The Arc Vector is a high-tech £90,000 all-electric café racer
Given the increasing environmental, political and social pressures, it’s not surprising that it’s not just Car World that’s two-footed its way through the door into a newly electrified world – Planet Bike is also having an EV overhaul, too. Ducati has announced that it’s going all-electric and Harley Davidson is launching its first electrified bike – the Livewire – in a few months time. But what happens if you go all-in on the future of two-wheels? Well, you get something like the Arc Vector.
It’s a £90,000 all-electric café racer built for rich eco-minded types who love their speed to come via two-wheels and in silence. First announced at last November’s EICMA show in Milan, after a period of crowdfunding, the nearly £100k neo-café racer will now enter full production at the end of 2020. In total, 399 units will be built to order in the first 18 months. So, if you want one, you better get your name down now. Or start saving. Actually, you should probably do both as it’s got lots of very trick bits on it.
Featuring Human Interface Technology (a special jacket and helmet give you a HUD built into the visor displaying speed, GPS, revs and with a rear-view camera as well as forming the bike’s key), a carbon monocoque and swing arm (like a MotoGP bike), trick hub-centre steering, power-dense battery cells, bespoke brakes (from Brembo), customisable Ohlins suspension and race-inspired BST wheels, it’s quite the shopping list. And thanks to the inherent use of very pretty and good materials (carbon, alloys, exposed copper detailing and aircraft-grade aluminium) the Vector’s total dry weight is just 220kg.

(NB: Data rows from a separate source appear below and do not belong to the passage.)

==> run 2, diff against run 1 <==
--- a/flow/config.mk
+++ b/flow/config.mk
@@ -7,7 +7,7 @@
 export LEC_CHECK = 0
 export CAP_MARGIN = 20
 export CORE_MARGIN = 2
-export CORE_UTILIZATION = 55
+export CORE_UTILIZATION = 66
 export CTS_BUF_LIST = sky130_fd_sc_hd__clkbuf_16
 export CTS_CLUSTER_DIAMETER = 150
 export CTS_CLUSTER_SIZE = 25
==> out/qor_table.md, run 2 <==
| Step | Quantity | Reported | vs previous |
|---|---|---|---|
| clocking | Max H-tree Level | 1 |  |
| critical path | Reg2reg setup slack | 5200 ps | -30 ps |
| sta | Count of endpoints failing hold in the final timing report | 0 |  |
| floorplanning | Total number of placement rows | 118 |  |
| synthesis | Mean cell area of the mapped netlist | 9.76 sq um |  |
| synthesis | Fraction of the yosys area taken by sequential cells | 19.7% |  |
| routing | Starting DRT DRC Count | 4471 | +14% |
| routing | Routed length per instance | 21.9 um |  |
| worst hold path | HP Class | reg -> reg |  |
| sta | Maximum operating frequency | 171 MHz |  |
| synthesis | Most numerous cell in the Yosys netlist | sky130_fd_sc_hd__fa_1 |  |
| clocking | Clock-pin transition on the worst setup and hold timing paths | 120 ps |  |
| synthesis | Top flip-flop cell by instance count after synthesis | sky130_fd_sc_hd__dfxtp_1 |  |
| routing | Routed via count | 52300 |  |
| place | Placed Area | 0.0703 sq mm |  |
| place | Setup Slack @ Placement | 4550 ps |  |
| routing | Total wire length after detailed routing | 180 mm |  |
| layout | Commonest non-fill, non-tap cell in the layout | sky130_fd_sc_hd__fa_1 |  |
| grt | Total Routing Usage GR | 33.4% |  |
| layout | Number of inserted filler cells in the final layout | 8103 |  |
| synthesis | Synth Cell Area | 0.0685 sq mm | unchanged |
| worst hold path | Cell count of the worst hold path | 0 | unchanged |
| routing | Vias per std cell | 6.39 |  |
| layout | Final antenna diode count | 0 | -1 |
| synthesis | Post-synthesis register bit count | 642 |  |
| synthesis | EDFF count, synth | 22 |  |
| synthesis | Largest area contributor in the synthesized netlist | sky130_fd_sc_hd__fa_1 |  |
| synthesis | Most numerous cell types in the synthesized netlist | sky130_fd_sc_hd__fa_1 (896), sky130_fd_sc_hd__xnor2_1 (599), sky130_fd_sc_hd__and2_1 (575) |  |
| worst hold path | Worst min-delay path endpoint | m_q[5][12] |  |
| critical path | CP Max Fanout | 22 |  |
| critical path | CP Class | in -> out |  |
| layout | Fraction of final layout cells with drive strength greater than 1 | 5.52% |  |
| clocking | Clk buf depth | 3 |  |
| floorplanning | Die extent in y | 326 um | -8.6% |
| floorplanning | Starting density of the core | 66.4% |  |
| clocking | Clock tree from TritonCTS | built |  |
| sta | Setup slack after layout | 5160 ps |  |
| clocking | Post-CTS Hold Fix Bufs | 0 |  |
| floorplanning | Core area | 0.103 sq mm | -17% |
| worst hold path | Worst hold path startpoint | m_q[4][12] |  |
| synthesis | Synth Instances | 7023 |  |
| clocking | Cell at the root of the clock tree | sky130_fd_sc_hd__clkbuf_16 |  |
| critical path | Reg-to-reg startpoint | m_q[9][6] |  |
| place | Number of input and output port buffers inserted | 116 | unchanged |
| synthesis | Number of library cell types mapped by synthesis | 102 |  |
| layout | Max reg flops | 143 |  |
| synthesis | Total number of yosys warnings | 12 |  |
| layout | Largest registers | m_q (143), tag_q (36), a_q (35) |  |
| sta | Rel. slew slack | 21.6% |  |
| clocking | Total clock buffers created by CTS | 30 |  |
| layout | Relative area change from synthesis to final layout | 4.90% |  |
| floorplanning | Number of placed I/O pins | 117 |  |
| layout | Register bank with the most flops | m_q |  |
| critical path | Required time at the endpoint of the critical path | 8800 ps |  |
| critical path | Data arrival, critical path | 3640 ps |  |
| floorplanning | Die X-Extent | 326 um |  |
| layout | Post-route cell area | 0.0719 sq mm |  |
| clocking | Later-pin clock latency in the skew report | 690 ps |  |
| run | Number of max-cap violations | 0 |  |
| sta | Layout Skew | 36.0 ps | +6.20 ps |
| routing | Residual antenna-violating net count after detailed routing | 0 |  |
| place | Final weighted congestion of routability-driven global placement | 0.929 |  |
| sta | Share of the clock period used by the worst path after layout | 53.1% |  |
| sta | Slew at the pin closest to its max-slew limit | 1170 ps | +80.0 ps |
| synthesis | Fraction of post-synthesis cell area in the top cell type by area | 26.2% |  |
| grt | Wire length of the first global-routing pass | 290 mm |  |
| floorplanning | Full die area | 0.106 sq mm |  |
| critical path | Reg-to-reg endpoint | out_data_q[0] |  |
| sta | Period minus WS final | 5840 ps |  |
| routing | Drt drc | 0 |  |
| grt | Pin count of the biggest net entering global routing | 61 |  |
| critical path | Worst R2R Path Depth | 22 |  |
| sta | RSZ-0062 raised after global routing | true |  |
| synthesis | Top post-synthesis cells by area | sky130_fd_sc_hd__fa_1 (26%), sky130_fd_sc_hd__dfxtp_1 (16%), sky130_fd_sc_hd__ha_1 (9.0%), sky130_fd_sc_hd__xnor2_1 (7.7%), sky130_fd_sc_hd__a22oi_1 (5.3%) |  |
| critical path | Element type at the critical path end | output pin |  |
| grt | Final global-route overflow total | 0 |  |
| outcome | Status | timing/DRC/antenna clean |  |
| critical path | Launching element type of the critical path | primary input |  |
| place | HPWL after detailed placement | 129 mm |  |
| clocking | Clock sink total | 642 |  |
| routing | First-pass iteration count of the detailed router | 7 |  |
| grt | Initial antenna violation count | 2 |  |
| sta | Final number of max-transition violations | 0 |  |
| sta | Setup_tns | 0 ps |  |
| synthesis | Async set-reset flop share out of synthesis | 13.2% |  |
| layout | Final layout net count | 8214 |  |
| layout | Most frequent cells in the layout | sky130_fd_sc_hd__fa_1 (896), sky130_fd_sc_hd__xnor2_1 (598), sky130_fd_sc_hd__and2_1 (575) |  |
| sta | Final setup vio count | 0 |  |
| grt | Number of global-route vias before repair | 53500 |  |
What follows belongs to an exercise in optimizing a design on an open flow for small area, a short achievable clock period and few clock cycles; a production flow would make more cautious choices.
RTL that was checked went through simulation tests only; none was proved equivalent to the original.
The RTL of runs 1 and 2 was laid out without a check of its function.

$ cat flow/constraint.sdc
create_clock -name core_clock -period 15.0 [get_ports {clk_i}]
set_input_delay 3.0000 -clock core_clock [delete_from_list [all_inputs] [get_ports {clk_i}]]
set_output_delay 3.0000 -clock core_clock [all_outputs]
set_load 0.01 [all_outputs]
$ cat flow/run.sh
#!/bin/bash
# synth_recipe.tcl (not shown) runs the flow's synth.tcl, then flattens the netlist and writes it again
# the make line also repeats each setting of config.mk as NAME=value (left out here)
make -C /OpenROAD-flow-scripts/flow DESIGN_CONFIG=/design/flow/config.mk WORK_HOME=/design/flow/orfs CLKGATE_MAP_FILE= SYNTH_SCRIPT=/design/flow/synth_recipe.tcl finish
$ cat flow/config.mk
export PLATFORM = sky130hd
export DESIGN_NAME = vaddr_gen
export DESIGN_NICKNAME = vaddr_gen
export VERILOG_FILES = /design/flow/design.v
export SDC_FILE = /design/flow/constraint.sdc
export NUM_CORES = 4
export LEC_CHECK = 0
export ABC_AREA = 1
export ABC_CLOCK_PERIOD_IN_PS = 5000
export CAP_MARGIN = 20
export CORE_MARGIN = 2
export CORE_UTILIZATION = 40
export SLEW_MARGIN = 20
$ cat flow/design.v
`default_nettype none
package vaddr_pkg;
  localparam int unsigned AddrWidth = 32;
  typedef logic [AddrWidth-1:0] addr_t;
  localparam int unsigned VlWidth = 16;
  typedef logic [VlWidth-1:0] vlen_t;
  typedef logic signed [AddrWidth-1:0] stride_t;
  localparam int unsigned PageBits = 12;
  localparam int unsigned MaxBurstBeats = 256;
  typedef enum logic [1:0] {
    EW8  = 2'd0,
    EW16 = 2'd1,
    EW32 = 2'd2,
    EW64 = 2'd3
  } vew_e;
  typedef enum logic [1:0] {
    OP_VLE  = 2'd0,
    OP_VSE  = 2'd1,
    OP_VLSE = 2'd2,
    OP_VSSE = 2'd3
  } vop_e;
  typedef struct packed {
    addr_t   addr;
    vlen_t   len;
    stride_t stride;
    vew_e    vew;
    logic    is_load;
    logic    is_burst;
  } mem_req_t;
  typedef struct packed {
    addr_t      addr;
    logic [7:0] len;
    logic [2:0] size;
    logic       is_load;
  } lsu_req_t;
  localparam int unsigned MemReqBits = 2 * AddrWidth + VlWidth + 4;
  localparam int unsigned LsuReqBits = AddrWidth + 12;
endpackage
`default_nettype wire
`timescale 1ns/1ps
`default_nettype none
module vaddr_fifo #(
  parameter int unsigned Depth = 4,
  parameter int unsigned Width = 1
) (
  input  logic clk_i,
  input  logic rst_ni,
  input  logic push_i,
  input  logic [Width-1:0] data_i,
  output logic full_o,
  input  logic pop_i,
  output logic [Width-1:0] data_o,
  output logic empty_o
);
  localparam int unsigned PtrWidth = (Depth > 1) ? $clog2(Depth) : 1;
  localparam int unsigned CntWidth = $clog2(Depth + 1);
  logic [Width-1:0]    mem_q [Depth];
  logic [PtrWidth-1:0] wr_ptr_q;
  logic [PtrWidth-1:0] rd_ptr_q;
  logic [CntWidth-1:0] count_q;
  logic                do_push;
  logic                do_pop;
  function automatic logic [PtrWidth-1:0] ptr_inc(logic [PtrWidth-1:0] ptr);
    if (ptr == PtrWidth'(Depth - 1)) begin
      ptr_inc = '0;
    end else begin
      ptr_inc = ptr + PtrWidth'(1);
    end
  endfunction
  assign full_o  = (count_q == CntWidth'(Depth));
  assign empty_o = (count_q == '0);
  assign do_push = push_i && !full_o;
  assign do_pop  = pop_i && !empty_o;
  assign data_o = mem_q[rd_ptr_q];
  always_ff @(posedge clk_i or negedge rst_ni) begin
    if (!rst_ni) begin
      wr_ptr_q <= '0;
      rd_ptr_q <= '0;
      count_q  <= '0;
    end else begin
      if (do_push) begin
        wr_ptr_q <= ptr_inc(wr_ptr_q);
      end
      if (do_pop) begin
        rd_ptr_q <= ptr_inc(rd_ptr_q);
      end
      case ({do_push, do_pop})
        2'b10:   count_q <= count_q + CntWidth'(1);
        2'b01:   count_q <= count_q - CntWidth'(1);
        default: count_q <= count_q;
      endcase
    end
  end
  always_ff @(posedge clk_i) begin
    if (do_push) begin
      mem_q[wr_ptr_q] <= data_i;
    end
  end
endmodule
`default_nettype wire
`timescale 1ns/1ps
`default_nettype none
module vaddr_req_decode (
  input  logic                clk_i,
  input  logic                rst_ni,
  input  logic                req_valid_i,
  output logic                req_ready_o,
  input  vaddr_pkg::vop_e     req_op_i,
  input  vaddr_pkg::addr_t    req_addr_i,
  input  vaddr_pkg::vlen_t    req_len_i,
  input  vaddr_pkg::stride_t  req_stride_i,
  input  vaddr_pkg::vew_e     req_vew_i,
  output logic                ack_o,
  output logic                ack_error_o,
  input  logic                queue_full_i,
  output logic                queue_push_o,
  output vaddr_pkg::mem_req_t queue_data_o
);
  logic                busy_q;
  vaddr_pkg::mem_req_t entry_q;
  logic                accept;
  assign req_ready_o = !busy_q;
  assign accept      = req_valid_i && req_ready_o;
  always_ff @(posedge clk_i or negedge rst_ni) begin
    if (!rst_ni) begin
      busy_q <= 1'b0;
    end else if (accept) begin
      busy_q <= 1'b1;
    end else if (ack_o) begin
      busy_q <= 1'b0;
    end
  end
  always_ff @(posedge clk_i) begin
    if (accept) begin
      entry_q.addr     <= req_addr_i;
      entry_q.len      <= req_len_i;
      entry_q.stride   <= req_stride_i;
      entry_q.vew      <= req_vew_i;
      entry_q.is_load  <= (req_op_i == vaddr_pkg::OP_VLE) ||
                          (req_op_i == vaddr_pkg::OP_VLSE);
      entry_q.is_burst <= (req_op_i == vaddr_pkg::OP_VLE) ||
                          (req_op_i == vaddr_pkg::OP_VSE);
    end
  end
  vaddr_pkg::addr_t align_mask;
  logic             misaligned;
  logic             zero_len;
  logic             reject;
  assign align_mask = (vaddr_pkg::addr_t'(1) << entry_q.vew) - vaddr_pkg::addr_t'(1);
  assign misaligned = |(entry_q.addr & align_mask);
  assign zero_len   = (entry_q.len == '0);
  assign reject = misaligned || zero_len;
  assign queue_push_o = busy_q && !reject && !queue_full_i;
  assign queue_data_o = entry_q;
  assign ack_o       = busy_q && (reject || !queue_full_i);
  assign ack_error_o = busy_q && misaligned;
endmodule
`default_nettype wire
`timescale 1ns/1ps
`default_nettype none
module vaddr_burst_split #(
  parameter int unsigned BusBytes = 8
) (
  input  logic                 clk_i,
  input  logic                 rst_ni,
  input  logic                 req_empty_i,
  input  vaddr_pkg::mem_req_t  req_data_i,
  output logic                 req_pop_o,
  output logic                 ar_valid_o,
  input  logic                 ar_ready_i,
  output vaddr_pkg::addr_t     ar_addr_o,
  output logic [7:0]           ar_len_o,
  output logic [2:0]           ar_size_o,
  output logic                 aw_valid_o,
  input  logic                 aw_ready_i,
  output vaddr_pkg::addr_t     aw_addr_o,
  output logic [7:0]           aw_len_o,
  output logic [2:0]           aw_size_o,
  input  logic                 lsu_full_i,
  input  logic                 lsu_empty_i,
  input  logic                 lsu_head_is_load_i,
  output logic                 lsu_push_o,
  output vaddr_pkg::lsu_req_t  lsu_data_o
);
  localparam int unsigned ByteOff = $clog2(BusBytes);
  localparam vaddr_pkg::addr_t BeatMask  = vaddr_pkg::addr_t'(BusBytes - 1);
  localparam vaddr_pkg::addr_t BurstSpan =
    vaddr_pkg::addr_t'(vaddr_pkg::MaxBurstBeats * BusBytes);
  typedef enum logic [1:0] {
    ST_IDLE,
    ST_BOUNDS,
    ST_REQ
  } state_e;
  state_e              state_q;
  vaddr_pkg::mem_req_t cur_q;
  vaddr_pkg::addr_t    aligned_start_q;
  vaddr_pkg::addr_t    aligned_end_q;
  vaddr_pkg::addr_t    next_start_q;
  vaddr_pkg::addr_t consumed_bytes;
  vaddr_pkg::addr_t consumed_elems;
  vaddr_pkg::addr_t next_addr;
  vaddr_pkg::vlen_t next_len;
  vaddr_pkg::addr_t bnd_addr;
  vaddr_pkg::vlen_t bnd_len;
  vaddr_pkg::addr_t bnd_bytes;
  vaddr_pkg::addr_t last_byte;
  vaddr_pkg::addr_t page_end;
  vaddr_pkg::addr_t burst_end;
  vaddr_pkg::addr_t end_sel;
  assign consumed_bytes = next_start_q - cur_q.addr;
  assign consumed_elems = consumed_bytes >> cur_q.vew;
  always_comb begin
    if (cur_q.is_burst) begin
      next_addr = next_start_q;
      if (consumed_elems >= vaddr_pkg::addr_t'(cur_q.len)) begin
        next_len = '0;
      end else begin
        next_len = cur_q.len - vaddr_pkg::vlen_t'(consumed_elems);
      end
    end else begin
      next_addr = cur_q.addr + vaddr_pkg::addr_t'(cur_q.stride);
      next_len  = cur_q.len - vaddr_pkg::vlen_t'(1);
    end
  end
  assign bnd_addr = (state_q == ST_REQ) ? next_addr : cur_q.addr;
  assign bnd_len  = (state_q == ST_REQ) ? next_len : cur_q.len;
  assign bnd_bytes = vaddr_pkg::addr_t'(bnd_len) << cur_q.vew;
  assign last_byte = bnd_addr + bnd_bytes - vaddr_pkg::addr_t'(1);
  assign page_end  = {bnd_addr[vaddr_pkg::AddrWidth-1:vaddr_pkg::PageBits],
                      {vaddr_pkg::PageBits{1'b1}}};
  assign burst_end = (bnd_addr & ~BeatMask) + BurstSpan - vaddr_pkg::addr_t'(1);
  always_comb begin
    end_sel = last_byte;
    if (page_end < end_sel) begin
      end_sel = page_end;
    end
    if (burst_end < end_sel) begin
      end_sel = burst_end;
    end
  end
  logic             dir_ok;
  logic             ax_valid;
  logic             ax_ready;
  logic             xfer;
  vaddr_pkg::addr_t beat_span;
  logic [7:0]       ax_len;
  logic [2:0]       ax_size;
  assign dir_ok   = lsu_empty_i || (lsu_head_is_load_i == cur_q.is_load);
  assign ax_valid = (state_q == ST_REQ) && dir_ok && !lsu_full_i;
  assign ax_ready = cur_q.is_load ? ar_ready_i : aw_ready_i;
  assign xfer     = ax_valid && ax_ready;
  assign beat_span = (aligned_end_q - aligned_start_q) >> ByteOff;
  assign ax_len    = cur_q.is_burst ? beat_span[7:0] : 8'd0;
  assign ax_size   = cur_q.is_burst ? 3'(ByteOff) : {1'b0, cur_q.vew};
  assign ar_valid_o = ax_valid && cur_q.is_load;
  assign ar_addr_o  = cur_q.addr;
  assign ar_len_o   = ax_len;
  assign ar_size_o  = ax_size;
  assign aw_valid_o = ax_valid && !cur_q.is_load;
  assign aw_addr_o  = cur_q.addr;
  assign aw_len_o   = ax_len;
  assign aw_size_o  = ax_size;
  assign lsu_push_o         = xfer;
  assign lsu_data_o.addr    = cur_q.addr;
  assign lsu_data_o.len     = ax_len;
  assign lsu_data_o.size    = ax_size;
  assign lsu_data_o.is_load = cur_q.is_load;
  assign req_pop_o = (state_q == ST_IDLE) && !req_empty_i;
  always_ff @(posedge clk_i or negedge rst_ni) begin
    if (!rst_ni) begin
      state_q <= ST_IDLE;
    end else begin
      case (state_q)
        ST_IDLE:   if (req_pop_o) state_q <= ST_BOUNDS;
        ST_BOUNDS: state_q <= ST_REQ;
        ST_REQ:    if (xfer && (next_len == '0)) state_q <= ST_IDLE;
        default:   state_q <= ST_IDLE;
      endcase
    end
  end
  always_ff @(posedge clk_i) begin
    if (req_pop_o) begin
      cur_q <= req_data_i;
    end else if (xfer) begin
      cur_q.addr <= next_addr;
      cur_q.len  <= next_len;
    end
    if ((state_q == ST_BOUNDS) || xfer) begin
      aligned_start_q <= bnd_addr & ~BeatMask;
      aligned_end_q   <= end_sel & ~BeatMask;
      next_start_q    <= (end_sel & ~BeatMask) + vaddr_pkg::addr_t'(BusBytes);
    end
  end
endmodule
`default_nettype wire
`timescale 1ns/1ps
`default_nettype none
module vaddr_gen #(
  parameter int unsigned BusBytes = 8
) (
  input  logic               clk_i,
  input  logic               rst_ni,
  input  logic               req_valid_i,
  output logic               req_ready_o,
  input  vaddr_pkg::vop_e    req_op_i,
  input  vaddr_pkg::addr_t   req_addr_i,
  input  vaddr_pkg::vlen_t   req_len_i,
  input  vaddr_pkg::stride_t req_stride_i,
  input  vaddr_pkg::vew_e    req_vew_i,
  output logic               ack_o,
  output logic               ack_error_o,
  output logic               ar_valid_o,
  input  logic               ar_ready_i,
  output vaddr_pkg::addr_t   ar_addr_o,
  output logic [7:0]         ar_len_o,
  output logic [2:0]         ar_size_o,
  output logic               aw_valid_o,
  input  logic               aw_ready_i,
  output vaddr_pkg::addr_t   aw_addr_o,
  output logic [7:0]         aw_len_o,
  output logic [2:0]         aw_size_o,
  output logic               lsu_valid_o,
  input  logic               lsu_ready_i,
  output vaddr_pkg::addr_t   lsu_addr_o,
  output logic [7:0]         lsu_len_o,
  output logic [2:0]         lsu_size_o,
  output logic               lsu_is_load_o
);
  logic take;
  logic in_misal;
  logic in_good;
  logic in_load;
  logic in_burst;
  logic s_valid_q;
  logic             w_valid_q;
  assign req_ready_o = !w_valid_q;
  assign take        = req_valid_i && !w_valid_q;
  assign in_misal = |(req_addr_i[2:0] & ((3'd1 << req_vew_i) - 3'd1));
  assign in_good  = !in_misal && (req_len_i != '0);
  assign in_load  = !req_op_i[0];
  assign in_burst = !req_op_i[1];
  logic ack_q;
  logic ack_err_q;
  always_ff @(posedge clk_i or negedge rst_ni) begin
    if (!rst_ni) begin
      ack_q <= 1'b0;
    end else begin
      ack_q <= take;
    end
  end
  always_ff @(posedge clk_i) begin
    ack_err_q <= in_misal;
  end
  assign ack_o       = ack_q;
  assign ack_error_o = ack_err_q;
  vaddr_pkg::addr_t s_addr_q;
  vaddr_pkg::vlen_t s_len_q;
  vaddr_pkg::addr_t s_stride_q;
  logic [1:0]       s_vew_q;
  logic             s_load_q;
  logic             s_burst_q;
  always_ff @(posedge clk_i) begin
    if (take) begin
      s_addr_q   <= req_addr_i;
      s_len_q    <= req_len_i;
      s_stride_q <= req_stride_i;
      s_vew_q    <= req_vew_i;
      s_load_q   <= in_load;
      s_burst_q  <= in_burst;
    end
  end
  logic             w_fresh_q;
  vaddr_pkg::addr_t w_a_q;
  logic [15:0]      w_r_q;
  vaddr_pkg::addr_t w_stride_q;
  logic [1:0]       w_vew_q;
  logic             w_load_q;
  logic             w_burst_q;
  logic [18:0] w_bytes;
  logic [18:0] w_span;
  logic [15:0] r_eff;
  logic [7:0]  lim;
  logic        last_b;
  logic [7:0]  len_b;
  logic        w_last;
  assign w_bytes = {3'b000, w_r_q} << w_vew_q;
  assign w_span  = w_bytes + {16'd0, w_a_q[2:0]} - 19'd1;
  assign r_eff   = w_fresh_q ? w_span[18:3] : w_r_q;
  assign lim    = w_a_q[11] ? ~w_a_q[10:3] : 8'hFF;
  assign last_b = (r_eff[15:8] == 8'd0) && (r_eff[7:0] <= lim);
  assign len_b  = last_b ? r_eff[7:0] : lim;
  assign w_last = w_burst_q ? last_b : (w_r_q == 16'd1);
  logic             o_valid_q;
  logic             o_done_q;    
  vaddr_pkg::addr_t o_a_q;
  logic [7:0]       o_len_q;
  logic [2:0]       o_size_q;
  logic             o_load_q;
  logic             l_valid_q;
  vaddr_pkg::addr_t l_a_q;
  logic [7:0]       l_len_q;
  logic [2:0]       l_size_q;
  logic             l_load_q;
  logic dir_ok;
  logic ax_valid;
  logic hs;
  logic l_take;
  logic l_push;
  logic o_free;
  logic w_push;
  logic w_free;
  assign dir_ok   = !l_valid_q || (l_load_q == o_load_q);
  assign ax_valid = o_valid_q && !o_done_q && dir_ok;
  assign hs       = ax_valid && (o_load_q ? ar_ready_i : aw_ready_i);
  assign l_take   = !l_valid_q || lsu_ready_i;
  assign l_push   = o_valid_q && (o_done_q || hs) && l_take;
  assign o_free   = !o_valid_q || l_push;
  assign w_push   = w_valid_q && o_free;
  assign w_free   = !w_valid_q || (w_push && w_last);
  assign ar_valid_o = ax_valid && o_load_q;
  assign ar_addr_o  = o_a_q;
  assign ar_len_o   = o_len_q;
  assign ar_size_o  = o_size_q;
  assign aw_valid_o = ax_valid && !o_load_q;
  assign aw_addr_o  = o_a_q;
  assign aw_len_o   = o_len_q;
  assign aw_size_o  = o_size_q;
  assign lsu_valid_o   = l_valid_q;
  assign lsu_addr_o    = l_a_q;
  assign lsu_len_o     = l_len_q;
  assign lsu_size_o    = l_size_q;
  assign lsu_is_load_o = l_load_q;
  always_ff @(posedge clk_i or negedge rst_ni) begin
    if (!rst_ni) begin
      s_valid_q <= 1'b0;
      w_valid_q <= 1'b0;
      o_valid_q <= 1'b0;
      o_done_q  <= 1'b0;
      l_valid_q <= 1'b0;
    end else begin
      s_valid_q <= 1'b0;
      if (w_free) begin
        w_valid_q <= take && in_good;
      end
      if (o_free) begin
        o_valid_q <= w_valid_q;
        o_done_q  <= 1'b0;
      end else if (hs) begin
        o_done_q  <= 1'b1;
      end
      if (l_take) begin
        l_valid_q <= l_push;
      end
    end
  end
  always_ff @(posedge clk_i) begin
    if (w_free) begin
      w_fresh_q <= 1'b1;
      begin
        w_a_q      <= req_addr_i;
        w_r_q      <= req_len_i;
        w_stride_q <= req_stride_i;
        w_vew_q    <= req_vew_i;
        w_load_q   <= in_load;
        w_burst_q  <= in_burst;
      end
    end else if (w_push) begin
      w_fresh_q <= 1'b0;
      if (w_burst_q) begin
        w_a_q <= w_a_q[11] ? {w_a_q[31:12] + 20'd1, 12'd0}
                           : {w_a_q[31:12], 1'b1, w_a_q[10:3], 3'd0};
        w_r_q <= r_eff - {8'd0, lim} - 16'd1;
      end else begin
        w_a_q <= w_a_q + w_stride_q;
        w_r_q <= w_r_q - 16'd1;
      end
    end
    if (o_free) begin
      o_a_q    <= w_a_q;
      o_len_q  <= w_burst_q ? len_b : 8'd0;
      o_size_q <= w_burst_q ? 3'd3 : {1'b0, w_vew_q};
      o_load_q <= w_load_q;
    end
    if (l_push) begin
      l_a_q    <= o_a_q;
      l_len_q  <= o_len_q;
      l_size_q <= o_size_q;
      l_load_q <= o_load_q;
    end
  end
endmodule
`default_nettype wire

Considering it’s full of nearly 1,000 power dense Samsung batteries (just like the ones in your laptop), that weight figure is impressive. Shove is provided by a 399-volt electric motor producing 133bhp and 109lb ft That means it’s got the best power-to-weight ratio of any electric bike – 650bhp per tonne. Range? 270 miles. 0 to 60mph? Three seconds. Top speed? 125mph. And, with no clutch or gears to worry about, you just twist and go. And hang on tight. Looks ace, too.
So, is this a future of two-wheeling that you can get on board with? Or should petrol reign supreme?